» ACTIVITY
Filter the listing for lines containing "Sequential".

» RECORDS PROVIDED
File: src/rtl/if_fetch_queue_pkg.sv
// Shared constants for the instruction fetch queue.
//   CPU_XLEN / CPU_INST_LEN   : address and instruction widths
//   CPU_BR_BUS_WD             : {br_taken, br_target}
//   CPU_ADEL_W                : 1 when IF_ADDR_EXC_EN is defined, else 0
//   CPU_FS_TO_DS_BUS_WD       : {[adel], pc, inst}
//   CPU_RESET_PC              : first fetch address after reset
// Optional feature macro: IF_ADDR_EXC_EN (address-error entries).
package if_fetch_queue_pkg;

    localparam int CPU_XLEN       = 32;
    localparam int CPU_INST_LEN   = 32;
    localparam int CPU_IBUF_DEPTH = 4;
    localparam int CPU_BR_BUS_WD  = 1 + CPU_XLEN;

`ifdef IF_ADDR_EXC_EN
    localparam int CPU_ADEL_W = 1;
`else
    localparam int CPU_ADEL_W = 0;
`endif

    localparam int CPU_FS_TO_DS_BUS_WD = CPU_ADEL_W + CPU_XLEN + CPU_INST_LEN;

    localparam logic [31:0] CPU_RESET_PC = 32'hbfc00000;

endpackage

File: src/rtl/if_fetch_ring.sv
// Circular buffer of fetch entries {pc, inst, filled}.
// Entries are allocated at the tail, filled in allocation order, and popped
// from the head. Unfilled entries are always the youngest ones, so the oldest
// unfilled slot is tail - unfilled_cnt.
// Ports:
//   clk, rst_n          : clock, asynchronous active-low reset
//   flush               : drop every entry (head moves to tail)
//   alloc, alloc_pc     : allocate tail entry
//   alloc_filled        : allocate already filled with inst=0
//   fill, fill_inst     : write oldest unfilled entry
//   pop                 : retire head entry
//   head_*              : head entry contents
//   alloc_cnt           : allocated entries (filled or not)
//   unfilled_cnt        : allocated entries still waiting for data
// Optional feature macro: IF_ADDR_EXC_EN (handled by the top level).
module if_fetch_ring
    import if_fetch_queue_pkg::*;
#(
    parameter int XLEN     = CPU_XLEN,
    parameter int INST_LEN = CPU_INST_LEN,
    parameter int DEPTH    = CPU_IBUF_DEPTH,
    localparam int AW      = $clog2(DEPTH),
    localparam int CW      = AW + 1
) (
    input  logic                clk,
    input  logic                rst_n,
    input  logic                flush,
    input  logic                alloc,
    input  logic                alloc_filled,
    input  logic [XLEN-1:0]     alloc_pc,
    input  logic                fill,
    input  logic [INST_LEN-1:0] fill_inst,
    input  logic                pop,
    output logic                head_filled,
    output logic [XLEN-1:0]     head_pc,
    output logic [INST_LEN-1:0] head_inst,
    output logic [CW-1:0]       alloc_cnt,
    output logic [CW-1:0]       unfilled_cnt
);

    logic [XLEN-1:0]     pc_q   [DEPTH];
    logic [INST_LEN-1:0] inst_q [DEPTH];
    logic [DEPTH-1:0]    filled_q;
    logic [DEPTH-1:0]    filled_d;
    logic [AW-1:0]       head_q;
    logic [AW-1:0]       tail_q;
    logic [AW-1:0]       fill_idx;
    logic [CW-1:0]       alloc_cnt_q;
    logic [CW-1:0]       unfilled_q;
    logic                fill_ok;

    // A stray response with nothing waiting is ignored.
    assign fill_ok  = fill && (unfilled_q != '0);
    assign fill_idx = tail_q - unfilled_q[AW-1:0];

    always_comb begin
        filled_d = filled_q;
        if (pop) begin
            filled_d[head_q] = 1'b0;
        end
        if (fill_ok) begin
            filled_d[fill_idx] = 1'b1;
        end
        if (alloc) begin
            filled_d[tail_q] = alloc_filled;
        end
    end

    always_ff @(posedge clk or negedge rst_n) begin
        if (!rst_n) begin
            head_q      <= '0;
            tail_q      <= '0;
            alloc_cnt_q <= '0;
            unfilled_q  <= '0;
            filled_q    <= '0;
            for (int i = 0; i < DEPTH; i++) begin
                pc_q[i]   <= '0;
                inst_q[i] <= '0;
            end
        end else if (flush) begin
            head_q      <= tail_q;
            alloc_cnt_q <= '0;
            unfilled_q  <= '0;
            filled_q    <= '0;
        end else begin
            filled_q <= filled_d;
            if (alloc) begin
                pc_q[tail_q]   <= alloc_pc;
                inst_q[tail_q] <= '0;
                tail_q         <= tail_q + AW'(1);
            end
            if (fill_ok) begin
                inst_q[fill_idx] <= fill_inst;
            end
            if (pop) begin
                head_q <= head_q + AW'(1);
            end
            alloc_cnt_q <= alloc_cnt_q + CW'(alloc) - CW'(pop);
            unfilled_q  <= unfilled_q + CW'(alloc && !alloc_filled) - CW'(fill_ok);
        end
    end

    assign head_filled  = filled_q[head_q];
    assign head_pc      = pc_q[head_q];
    assign head_inst    = inst_q[head_q];
    assign alloc_cnt    = alloc_cnt_q;
    assign unfilled_cnt = unfilled_q;

endmodule
### config.mk
export PLATFORM = sky130hd
export DESIGN_NAME = live_out_sequencer
export DESIGN_NICKNAME = d
export VERILOG_FILES = /design/src/rtl/live_out_sequencer.sv
export SDC_FILE = /design/constraint.sdc
export NUM_CORES = 1
export LEC_CHECK = 0
export CAP_MARGIN = 20
export CELL_PAD_IN_SITES_DETAIL_PLACEMENT = 1
export CELL_PAD_IN_SITES_GLOBAL_PLACEMENT = 1
export CORE_AREA = 3 3 241 243
export DETAILED_ROUTE_END_ITERATION = 10
export DIE_AREA = 0 0 244 246
export PLACE_DENSITY = 0.55
export SLEW_MARGIN = 5
export SYNTH_ARGS = -nofsm -noshare
export SYNTH_HDL_FRONTEND = slang
export SYNTH_SLANG_ARGS = --single-unit
### constraint.sdc
create_clock -name clk_i -period 3.3 [get_ports clk_i]
set_clock_uncertainty 0.1 [all_clocks]
set_input_delay 0.66 -clock clk_i [delete_from_list [all_inputs] [get_ports clk_i]]
set_output_delay 0.66 -clock clk_i [all_outputs]
set_load 0.01 [all_outputs]
### src/rtl/live_out_sequencer.sv
// Walks location-memory entries, reads the selected PE register file and streams each word out.
// Define LIVE_OUT_SEQ_ONEHOT_CHECK_EN to flag and skip entries whose PE selection is not one-hot.
module live_out_sequencer #(
    parameter int unsigned ADDR_WIDTH    = 9,
    parameter int unsigned RF_ADDR_WIDTH = 9,
    parameter int unsigned NR_OF_PES     = 16,
    parameter int unsigned DATA_WIDTH    = 32
) (
    input  logic                            clk_i,
    input  logic                            rst_i,
    input  logic                            start_i,
    input  logic [ADDR_WIDTH-1:0]           base_addr_i,
    input  logic [ADDR_WIDTH-1:0]           count_i,
    output logic [ADDR_WIDTH-1:0]           lim_addr_o,
    input  logic [NR_OF_PES-1:0]            lim_pe_selection_i,
    input  logic [RF_ADDR_WIDTH-1:0]        lim_rf_addr_i,
    output logic [NR_OF_PES-1:0]            pe_read_en_o,
    output logic [RF_ADDR_WIDTH-1:0]        rf_addr_o,
    input  logic [NR_OF_PES*DATA_WIDTH-1:0] pe_data_i,
    output logic [DATA_WIDTH-1:0]           data_o,
    output logic                            data_valid_o,
    input  logic                            data_ready_i,
    output logic                            busy_o,
    output logic                            done_o,
    output logic                            error_o
);

    typedef enum logic [2:0] {
        StIdle,
        StFetch,
        StLookup,
        StCapture,
        StOutput,
        StDone
    } state_e;

    state_e                   state_q, state_d;
    logic [ADDR_WIDTH-1:0]    addr_q, addr_d;
    logic [ADDR_WIDTH-1:0]    remain_q, remain_d;
    logic [NR_OF_PES-1:0]     sel_q, sel_d;
    logic [ADDR_WIDTH-1:0]    lim_addr_q, lim_addr_d;
    logic [RF_ADDR_WIDTH-1:0] rf_addr_q, rf_addr_d;
    logic [DATA_WIDTH-1:0]    data_q, data_d;
    logic [DATA_WIDTH-1:0]    sel_data;
    logic                     last_entry;

`ifdef LIVE_OUT_SEQ_ONEHOT_CHECK_EN
    logic error_q, error_d;
    logic sel_onehot;

    assign sel_onehot = (sel_q != '0) && ((sel_q & (sel_q - NR_OF_PES'(1))) == '0);
`endif

    assign last_entry = (remain_q == ADDR_WIDTH'(1));

    always_comb begin
        sel_data = '0;
        for (int k = 0; k < int'(NR_OF_PES); k++) begin
            if (sel_q[k]) begin
                sel_data = sel_data | pe_data_i[k*DATA_WIDTH +: DATA_WIDTH];
            end
        end
    end

    always_ff @(posedge clk_i) begin
        if (rst_i) begin
            state_q    <= StIdle;
            addr_q     <= '0;
            remain_q   <= '0;
            sel_q      <= '0;
            lim_addr_q <= '0;
            rf_addr_q  <= '0;
            data_q     <= '0;
`ifdef LIVE_OUT_SEQ_ONEHOT_CHECK_EN
            error_q    <= 1'b0;
`endif
        end else begin
            state_q    <= state_d;
            addr_q     <= addr_d;
            remain_q   <= remain_d;
            sel_q      <= sel_d;
            lim_addr_q <= lim_addr_d;
            rf_addr_q  <= rf_addr_d;
            data_q     <= data_d;
`ifdef LIVE_OUT_SEQ_ONEHOT_CHECK_EN
            error_q    <= error_d;
`endif
        end
    end

    always_comb begin
        state_d    = state_q;
        addr_d     = addr_q;
        remain_d   = remain_q;
        sel_d      = sel_q;
        lim_addr_d = lim_addr_q;
        rf_addr_d  = rf_addr_q;
        data_d     = data_q;
`ifdef LIVE_OUT_SEQ_ONEHOT_CHECK_EN
        error_d    = error_q;
`endif
        unique case (state_q)
            StIdle: begin
                if (start_i) begin
                    addr_d   = base_addr_i;
                    remain_d = count_i;
                    state_d  = (count_i == '0) ? StDone : StFetch;
                end
            end
            StFetch: begin
                lim_addr_d = addr_q;
                state_d    = StLookup;
            end
            StLookup: begin
                sel_d     = lim_pe_selection_i;
                rf_addr_d = lim_rf_addr_i;
                state_d   = StCapture;
            end
            StCapture: begin
`ifdef LIVE_OUT_SEQ_ONEHOT_CHECK_EN
                if (!sel_onehot) begin
                    // Bad entry: consume it without presenting a word.
                    error_d  = 1'b1;
                    remain_d = remain_q - ADDR_WIDTH'(1);
                    addr_d   = addr_q + ADDR_WIDTH'(1);
                    state_d  = last_entry ? StDone : StFetch;
                end else begin
                    data_d  = sel_data;
                    state_d = StOutput;
                end
`else
                data_d  = sel_data;
                state_d = StOutput;
`endif
            end
            StOutput: begin
                if (data_ready_i) begin
                    remain_d = remain_q - ADDR_WIDTH'(1);
                    addr_d   = addr_q + ADDR_WIDTH'(1);
                    state_d  = last_entry ? StDone : StFetch;
                end
            end
            StDone: begin
                state_d = StIdle;
            end
            default: begin
                state_d = StIdle;
            end
        endcase
    end

    // Address and RF address track the live value in their issue state and hold it otherwise.
    assign lim_addr_o   = (state_q == StFetch) ? addr_q : lim_addr_q;
    assign rf_addr_o    = (state_q == StLookup) ? lim_rf_addr_i : rf_addr_q;
    assign pe_read_en_o = (state_q == StLookup) ? lim_pe_selection_i : '0;
    assign data_o       = data_q;
    assign data_valid_o = (state_q == StOutput);
    assign busy_o       = (state_q != StIdle);
    assign done_o       = (state_q == StDone);
`ifdef LIVE_OUT_SEQ_ONEHOT_CHECK_EN
    assign error_o      = error_q;
`else
    assign error_o      = 1'b0;
`endif

endmodule

=== Word-level counts from Yosys, hierarchy flattened ===
Cells that the tools add are included.

* Shift-type cells: 0
* Bitwise logic cells: 15
* Muxes and demuxes: 30
* Magnitude comparators: 0
* Multiply operators: 0
* Divide/modulo/power cells: 0
* Reduce and logical (&&, ||, !) cells: 6
* Add/sub/neg operators: 2
* Equality and inequality tests: 8

{| class="wikitable"
|+ Operator list
! cell !! count
|-
| $mux 32 || 16
|-
| $or 32x32->32 || 15
|-
| $mux 9 || 6
|-
| $pmux 9 s2 || 2
|-
| $mux 16 || 1
|-
| $pmux 3 s5 || 1
|-
| $mux 3 || 4
|-
| $add 9x1->9 const B || 1
|-
| $eq 9x1->1 const B || 1
|-
| $logic_not 9->1 || 1
|-
| $sub 9x1->9 const B || 1
|-
| $eq 3x2->1 const B || 2
|-
| $eq 3x3->1 const B || 2
|-
| $eq 3x1->1 const B || 1
|-
| $logic_not 3->1 || 1
|-
| $reduce_and 3->1 || 1
|-
| $reduce_bool 3->1 || 1
|-
| $ne 2x1->1 const B || 1
|-
| $ne 2x2->1 const B || 1
|-
| $reduce_and 2->1 || 1
|-
| $reduce_bool 2->1 || 1
|}

* RAM bits: 0
* ROM bits: 0
* Bits in latches: 0
* Output and inout bits: 70
* Flip-flop bits (word level): 87
* Memories kept: 0
* Input port bits: 559

=== Depth between registers and ports, before layout ===
* Depth in word-level cells: 31
* Mapped depth: 8
* Mapped depth without buffers: 6

=== Least setup slack after synthesis ===
Ideal clock, no wire load.

* Path type: register -> output
* Start point: register state_q[0]
* End point: output rf_addr_o[5]
* Buffers on the path: 1
* Arrival time: 1308 ps
* Stages on the path, launching flop included: 5
* Setup slack: 1232 ps
* Data required time: 2540 ps
* Cells stage by stage: dfxtp_1 -> nand2b_1 -> nor2_2 -> buf_4 -> mux2_2

* Longest elaborated chain between the ends: 2

{| class="wikitable"
|+ RTL lines
! item !! RTL line !! RTL
|-
| start: declaration || 37 || <nowiki>state_e state_q, state_d;</nowiki>
|-
| start signal: assignment || 67 || <nowiki>state_q <= StIdle;</nowiki>
|-
| start signal: assignment || 78 || <nowiki>state_q <= state_d;</nowiki>
|-
| $eq 3x2->1 || 154 || <nowiki>assign rf_addr_o = (state_q == StLookup) ? lim_rf_addr_i : rf_addr_q;</nowiki>
|-
| $mux 9 || -- ||
|-
| end: declaration || 18 || <nowiki>output logic [RF_ADDR_WIDTH-1:0] rf_addr_o,</nowiki>
|}

Every way passes these cells.

=== Final worst setup path ===
* Start point: register state_q[0]
* End point: output lim_addr_o[1]

* Longest elaborated chain between the ends: 2

{| class="wikitable"
|+ RTL lines
! item !! RTL line !! RTL
|-
| $eq 3x1->1 || 153 || <nowiki>assign lim_addr_o = (state_q == StFetch) ? addr_q : lim_addr_q;</nowiki>
|-
| $mux 9 || -- ||
|-
| end: declaration || 14 || <nowiki>output logic [ADDR_WIDTH-1:0] lim_addr_o,</nowiki>
|}

Every way passes these cells.

==> summary.txt <==
Clock tree
  • Later-pin clock latency in the skew report: 0.38 ns
  • H-tree Lvls: 3
  • Hold Buf Count CTS: 0
  • Root Driver: clkbuf_16
  • Postcts setup bufs: 0
  • CTS tree: yes
  • CTS max path bufs: 2
  • TritonCTS Buffers: 9
  • Sink Count: 87
  • Clock-pin slew on the worst setup and hold paths: around 0.08 ns
  • Post-CTS Resized: 0

Floorplanning
  • Die width: between 200 and 250 um
  • Die area: roughly 60000 um^2
  • Chip height: ~250 um
  • Io pins: between 600 and 700
  • Initial Util: roughly 12%
  • Num rows: 87
  • Area of the core: 56200 um^2

Layout
  • Commonest non-fill, non-tap cell in the layout: clkdlybuf4s50_1
  • Final Core Density: approximately a quarter
  • Fill count: between 6000 and 7000
  • Nets: 1920
  • Commonest cells after routing, fill and taps aside: clkdlybuf4s50_1 (626), a22o_1 (124), a221oi_1 (124)
  • Share of post-route cells with drive strength above 1: under 10%
  • Area Growth Syn to Fin: 115%
  • Cell area after layout: between 10000 and 15000 um^2

Critical path
  • FF-to-FF End: remain_q[2]
  • Worst Path Max Fanout: 9
  • Worst Reg-to-Reg Cells: 6
  • Critical path class: reg -> out
  • Crit-path cells: nand2b_1 > nor2_2 > mux2_2 > clkdlybuf4s50_1
  • Crit end category: output pin
  • Crit path DAT: 2.36 ns
  • Launch point of the critical path: state_q[0]
  • Delay of the slowest critical-path stage: 0.50 ns
  • Critical Path RT: about 2.5 ns
  • Setup crit start kind: flop
  • Crit path buf inv count: 1
  • R2r startpoint: state_q[2]
  • Critical-path top delay cell: clkdlybuf4s50_1
  • Worst reg2reg setup slack: about 0.89 ns
  • Crit path max-delay family: simple AND/OR/NAND/NOR gates

GRT
  • GRT Util Overall: around a fifth
  • Pin count of the biggest net entering global routing: 66
  • Vias in the first global route: 10800
  • Initial antenna violation count: 14
  • First-pass GRT wire length: between 80000 and 90000 um
  • Total gr overflow: 0

Placement
  • Placed Instance Area: roughly 14000 um^2
  • Dpl hpwl: approximately 50000 um
  • Port Buffers: 627
  • GP Congestion: about 0.94

Timing
  • Hold Vio Cnt, Final: 0
  • RSZ-0062 raised after global routing: false
  • Final Cycle Share: 94.4%
  • Final setup viols: 0
  • Least-Margin Pin Slew: 0.972 ns
  • Setup_tns: 0 ns
  • Final min period: 3.12 ns
  • Fmax: 0.321 GHz
  • Rel. slew slack: between 30% and 40%
  • Slew Viols, Final: 0

Power and ir drop
  • Leakage power: ~4.7 nW
  • Pwr dens: roughly 290 nW/um^2
  • Peak supply drop: roughly 0.00024 V

Routing
  • DRC violations left: 0
  • DRT Pass-1 Iters: 7
  • Routed Antenna Nets: 0
  • Iteration-0 DRC Markers: 522
  • Wire per inst: around 29 um
  • Drt via density: about 4.7
  • Routed WL: roughly 63000 um
  • Vias: 9880

Yosys
  • Synthesized area: around 6500 um^2
  • Syn. warnings: 0
  • Avg Synthesized Cell Area: approximately 8.4 um^2
  • Seq/Total Area, Yosys: between 20% and 30%
  • Syn_nets: 1335
  • Synth unique cells: 52
  • FF+latch count, synth: 87
  • Number of flops mapped to enable cells by yosys: 0
  • Main flop type after synthesis: dfxtp_1
  • FFs w/ async S/R, synth: 0%
  • Syn Inst Count: between 700 and 800

Hold path
  • Worst hold start: data_o[8]
  • Worst Hold Class: reg -> reg
  • Worst Hold Endpoint: data_o[8]
  • Hold depth: 2

Run
  • Max-cap violations: 0

Run status
  • Status: finished clean
-- layer usage --
metal / routed length, um / up-vias / global-route usage (%)
met4: 1440 / 10 / 5.24
met3: 5300 / 84 / 6.17
met2: 29900 / 559 / 34.9
li1: - / 4360 / -
met5: 69 / - / 0
met1: 25800 / 4867 / 24.0
-- power by group --
group          total [mW]  internal, mW  switching [mW]  leakage, nW
Clock                1.17         0.615           0.552        0.151
Sequential           1.25          1.11           0.141        0.715
Combinational        1.59         0.973           0.622         3.87
Total                4.01          2.70            1.31         4.74
-- worst reg2reg max path, delay by kind of cell (launching register included) --
family          cells  cell delay, ns
buf+inv             2            0.38
simple gates        1            0.61
flops               1            0.61
compound gates      2            0.38
mux                 1            0.27
-- metrics by stage --
stage / cells / worst slack, ns / total power, mW / hold slack (ns)
after floorplan: 773 / 1.23 / 1.73 / 0.367
after global placement: 2103 / 0.430 / 2.86 / 0.386
after detailed placement: 2103 / 0.425 / 2.87 / 0.396
after CTS: 2119 / 0.0192 / 4.11 / 0.406
after global routing: 2122 / 0.0280 / 4.23 / 0.433
final: 2123 / 0.184 / 4.01 / 0.401
-- cell families after synthesis --
kind of cell / Yosys count / synth area share (%)
other: 1 / 0.0579
buffers and inverters: 111 / 7.51
adder cells (fa/ha/maj): 3 / 0.579
AND/OR/NAND/NOR: 194 / 16.5
AO/OA/AOI/OAI: 358 / 45.2
flip-flops: 87 / 26.9
multiplexers: 19 / 3.28
-- final cells by class --
| cell class | count | area, um^2 | share of cell area (%) |
|---|---|---|---|
| Clock inverter | 6 | 67.6 | 0.484 |
| Sequential cell | 87 | 1760 | 12.6 |
| Clock buffer | 10 | 239 | 1.71 |
| Multi-Input combinational cell | 575 | 4260 | 30.5 |
| Timing Repair Buffer | 662 | 6590 | 47.2 |
| Tap cell | 756 | 946 | 6.78 |
| Antenna cell | 4 | 10.0 | 0.0717 |
| Inverter | 23 | 86.3 | 0.619 |
-- worst max-delay path by stage --
| stage | end | cells past startpoint | slack, ns |
|---|---|---|---|
| floorplan | rf_addr_o[5] | 4 | 1.23 |
| global route | lim_addr_o[1] | 4 | 0.03 |
| global placement | pe_read_en_o[9] | 4 | 0.43 |
| CTS | pe_read_en_o[6] | 6 | 0.02 |
| finish | lim_addr_o[1] | 4 | 0.18 |
| detailed placement | pe_read_en_o[9] | 4 | 0.42 |
-- cells in the mapped netlist (4+ instances only) --
| library cell | n | share of area, % |
|---|---|---|
| nand2_1 | 46 | 2.7 |
| a22o_1 | 124 | 17 |
| and4_1 | 34 | 4.6 |
| a22oi_1 | 8 | 0.93 |
| nor2b_1 | 18 | 1.7 |
| clkbuf_1 | 47 | 2.7 |
| nand3_1 | 10 | 0.77 |
| nand4_1 | 6 | 0.58 |
| buf_2 | 35 | 2.7 |
| a221oi_1 | 124 | 17 |
| a21o_1 | 4 | 0.46 |
| a31oi_1 | 6 | 0.58 |
| mux2_2 | 18 | 3.1 |
| a211oi_1 | 37 | 4.3 |
| inv_1 | 22 | 1.3 |
| a21oi_1 | 28 | 2.2 |
| nor3_1 | 8 | 0.62 |
| nor2_1 | 44 | 2.5 |
| dfxtp_1 | 87 | 27 |
| o21ai_0 | 8 | 0.62 |
| nand2b_1 | 6 | 0.58 |
| nor4_1 | 4 | 0.39 |
| buf_4 | 5 | 0.58 |
-- flip-flops by register name, summed over array words and instances (netlist names) --
register,cells
addr_q,9
data_o,32
lim_addr_q,9
remain_q,9
rf_addr_q,9
sel_q,16
state_q,3
Power figures use the tool's default switching activity.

» YOUR RESPONSE
Sequential           1.25          1.11           0.141        0.715
| Sequential cell | 87 | 1760 | 12.6 |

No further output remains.